急性非淋巴细胞白血病患者骨髓中LKB1基因的表达水平及临床意义

Expression of LKB1 gene in bone marrow of patients with acute non-lymphocytic leukemia and its clinical significance

目的探讨人类肝激酶B1 (Liver kinase B1,LKB1)基因在急性非淋巴细胞白血病(AML)患者骨髓中表达水平,及其与患者预后的相关性。方法选取2015年5月~2017年1月本院收治的90例AML患者标本为研究对象,同时选取非恶性血液系统疾病患者骨髓标本30例为对照组。采用实时荧光定量PCR法(qRT-PCR)检测各组骨髓中LKB1基因表达水平。Western Blot检测LKB1蛋白表达。Kaplan-Meier生存分析LKB1基因与AML预后的相关性。结果 AML患者骨髓中LKB1基因突变率、mRNA及LKB1蛋白表达量明显低于对照组(χ^(2)=13.274,t=34.134,P<0.05)。
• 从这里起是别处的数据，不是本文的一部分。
==> flow/design.v (excerpt) <==
module udp_ipv4_tx (
    input  wire             ap_clk,
    input  wire             ap_rst_n,
    input  wire  [31:0]     my_ip_addr,
    input  wire   [7:0]     ip_protocol,
    input  wire             s_axis_tx_meta_tvalid,
    output wire             s_axis_tx_meta_tready,
    input  wire [255:0]     s_axis_tx_meta_tdata,
    input  wire             s_axis_tx_data_tvalid,
    output wire             s_axis_tx_data_tready,
    input  wire  [63:0]     s_axis_tx_data_tdata,
    input  wire   [7:0]     s_axis_tx_data_tkeep,
    input  wire             s_axis_tx_data_tlast,
    output wire             m_axis_tx_data_tvalid,
    input  wire             m_axis_tx_data_tready,
    output wire   [63:0]    m_axis_tx_data_tdata,
    output wire    [7:0]    m_axis_tx_data_tkeep,
    output wire             m_axis_tx_data_tlast,
    output wire   [31:0]    datagrams_transmitted
);
wire            tx_udp2ip_data_tvalid;
wire            tx_udp2ip_data_tready;
wire [63:0]     tx_udp2ip_data_tdata;
wire  [7:0]     tx_udp2ip_data_tkeep;
wire            tx_udp2ip_data_tlast;
wire            tx_udp2ip_meta_tvalid;
wire [63:0]     tx_udp2ip_meta_tdata;
wire            tx_udp2ip_meta_tready;
udp_tx udp_tx_i (
    .ap_clk                       (ap_clk),
  ...
Size in the first run: roughly 3100 cells after synthesis, roughly 480 I/O pins, ~25000 um2 of cells after synthesis.
==> flow/config.mk <==
export PLATFORM = sky130hd
export DESIGN_NAME = udp_ipv4_tx
export DESIGN_NICKNAME = udp_ipv4_tx
export VERILOG_FILES = /design/flow/design.v
export SDC_FILE = /design/flow/constraint.sdc
export NUM_CORES = 4
export LEC_CHECK = 0
export ABC_AREA = 1
export CAP_MARGIN = 20
export CELL_PAD_IN_SITES_DETAIL_PLACEMENT = 0
export CELL_PAD_IN_SITES_GLOBAL_PLACEMENT = 0
export CORE_ASPECT_RATIO = 0.94
export CORE_MARGIN = 2
export CORE_UTILIZATION = 69
export CTS_CLUSTER_DIAMETER = 292
export CTS_CLUSTER_SIZE = 19
export MAX_ROUTING_LAYER = met5
export MIN_ROUTING_LAYER = met1
export SETUP_SLACK_MARGIN = -0.19
export SLEW_MARGIN = 20
==> flow/constraint.sdc <==
create_clock -name core_clock -period 2.81 [get_ports {ap_clk}]
set_input_delay 0.5620 -clock core_clock [delete_from_list [all_inputs] [get_ports {ap_clk}]]
set_output_delay 0.5620 -clock core_clock [all_outputs]
set_load 0.01 [all_outputs]
run.sh (not shown) runs the stock make flow with config.mk's settings and CLKGATE_MAP_FILE=.
The starting point completed, yet does not pass: setup timing.
==> flow/design.v (excerpt) <==
module Test1
    #(   
    parameter W_IN        = 16,
    parameter W_IN_MODULE = 26,
    parameter BWIDTH      = 18,
    parameter FILTERWIDTH = 13,
    parameter AWIDTH      = 30,
    parameter DWIDTH      = 27,
    parameter DFWIDTH     = 18,
    parameter RWIDTH      = 8,
    parameter RFWIDTH     = 6,
    parameter DSPWIDTH    = 48,
    parameter MULTWIDTH   = DWIDTH + W_IN ,
    parameter RZEROS      = DFWIDTH - RFWIDTH,
    parameter W_OUT       = 16
) (
    input  wire clk,
    input  wire rst,
    input  wire [W_IN -1:0  	] s_chans_dataI,
    input  wire [W_IN -1:0  	] s_chans_dataQ,
    input  wire              	  s_chans_valid,
    input  wire [FILTERWIDTH-1:0] Filter_Coefficient,
    input  wire [FILTERWIDTH-1:0] Error_Coefficient,
    input  wire [RWIDTH-1:0     ] R_level,
    output wire              	  Valid_Out,
    output wire [W_IN_MODULE-1:0] OutputI,
    output wire [W_IN_MODULE-1:0] OutputQ
);
wire        [W_IN_MODULE:0] Module_Out;  
wire signed [DSPWIDTH-1:0 ] EMA_Out ;    
wire signed [DWIDTH+6:0   ] EMA_Out_Shift;  
wire signed [DWIDTH-1:0   ] EMA_Out_Round;  
wire        [DWIDTH-1:0   ] R_with_zeros;
wire signed [DSPWIDTH-1:0 ] Error_Out ;
wire signed [DWIDTH+6:0   ] Error_Out_Shift;  
wire signed [DWIDTH-1:0   ] Error_Out_Round;  
wire valid_connection,valid_error,valid_out_error;
reg   [0:0]  Valid_1,Valid_2;
reg  signed [W_IN-1:0       ] received_Qsignal;
reg  signed [W_IN-1:0       ] received_Isignal;
reg  signed [MULTWIDTH-1:0  ] first_Qmult;
reg  signed [MULTWIDTH-1:0  ] first_Imult;
wire signed [W_IN_MODULE-1:0] first_Qmult_round ;
wire signed [W_IN_MODULE-1:0] first_Imult_round ;
wire signed [W_IN-1:0       ] Satureted_real;
wire signed [W_IN-1:0       ] Satureted_imag;
reg  signed [W_IN_MODULE-1:0] Q_out_reg;
reg  signed [W_IN_MODULE-1:0] I_out_reg;
    assign Valid_Out  = valid_out_error;
    assign OutputQ    = Q_out_reg;
    assign OutputI    = I_out_reg;
always @(posedge clk) begin
  if (rst) begin
    received_Isignal <= 0;
    received_Qsignal <= 0;
    first_Imult      <= 0;
    first_Qmult      <= 0;
    Valid_1          <= 1'b0;
    Valid_2          <= 1'b0;
    I_out_reg        <= 0;
    Q_out_reg        <= 0;
  end else begin
    if(s_chans_valid) begin
        received_Isignal <= s_chans_dataI;  
  ...
Settings: LEC_CHECK=0, CAP_MARGIN=40, CORE_MARGIN=2, CORE_UTILIZATION=72, CTS_CLUSTER_DIAMETER=100, CTS_CLUSTER_SIZE=13, GPL_ROUTABILITY_DRIVEN=1, MAX_ROUTING_LAYER=met5, MIN_ROUTING_LAYER=met1, PLACE_DENSITY_LB_ADDON=0.04, SETUP_SLACK_MARGIN=2.23, SLEW_MARGIN=20, TNS_END_PERCENT=100; clock period 7.54 ns.
run.sh (not shown) runs the stock make flow with config.mk's settings and CLKGATE_MAP_FILE=.
The first run finished but failed the layout checks on setup timing.
Change:
Settings changed: ABC_AREA from default to 1, CAP_MARGIN 40 to 20, CTS_CLUSTER_DIAMETER 100 to default, CTS_CLUSTER_SIZE 13 to default, GPL_ROUTABILITY_DRIVEN 1 to default, MAX_ROUTING_LAYER met5 to default, MIN_ROUTING_LAYER met1 to default, PLACE_DENSITY_LB_ADDON 0.04 to 0.24, SETUP_SLACK_MARGIN 2.23 to default, TNS_END_PERCENT 100 to default.
Clock period 7.54 ns to 6.01 ns, I/O delays scaled along.
=> With this change the flow never finished: it broke off in 5_1_grt. Die area rises by 9.2%. Synthesized area rose by about 9%. Synthesized cell count grows by 33%.
Change:
Settings changed: ABC_AREA 1 to default, CAP_MARGIN 20 to 0, CTS_CLUSTER_DIAMETER from default to 360, CTS_CLUSTER_SIZE from default to 22, PLACE_DENSITY from default to 0.65, PLACE_DENSITY_LB_ADDON 0.24 to default, SETUP_SLACK_MARGIN from default to 0.92.
Clock period 6.01 ns to 7.75 ns, I/O delays scaled along.
Outcome:
- The new run finished but fails on setup timing
- synthesized cell count drops by 25%
- area after synthesis goes down by 8.5%
- die area fell by 8.4%
Change:
Settings changed: CTS_CLUSTER_DIAMETER 360 to default, CTS_CLUSTER_SIZE 22 to default.
After rerunning: The new run finished but fails on setup timing; sequential share of layout area went down by 0.13 points; clock-buffer cell count went up by 42; final area went up slightly; non-clock buffer count went down by 34.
LKB1基因扩增率、mRNA表达量从高到低顺序M1(81%,17/21)>M5(78.6%,11/14)>M6(75%,3/4)>M2(42.4%,14/33)>M4(41.7%,5/12)>M3(35.3%,6/17)。LKB1高扩增组AML患者的随访生存率高于LKB1低扩增患者(χ^(2)=8.039,P<0.05)。LKB1高扩增组的中位生存时间高于LKB1低扩增组(27.3个月vs 19.8个月)(x^(2)=5.552,P<0.05)。LKB1高扩增组患者的化疗后感染、化疗后复率及髓外浸润发生率低于LKB1低扩增患者,差异无统计学意义(P>0.05)。结论 AML患者骨髓中LKB1基因低扩增,且表达水平越低AML病情越严重,预后越差。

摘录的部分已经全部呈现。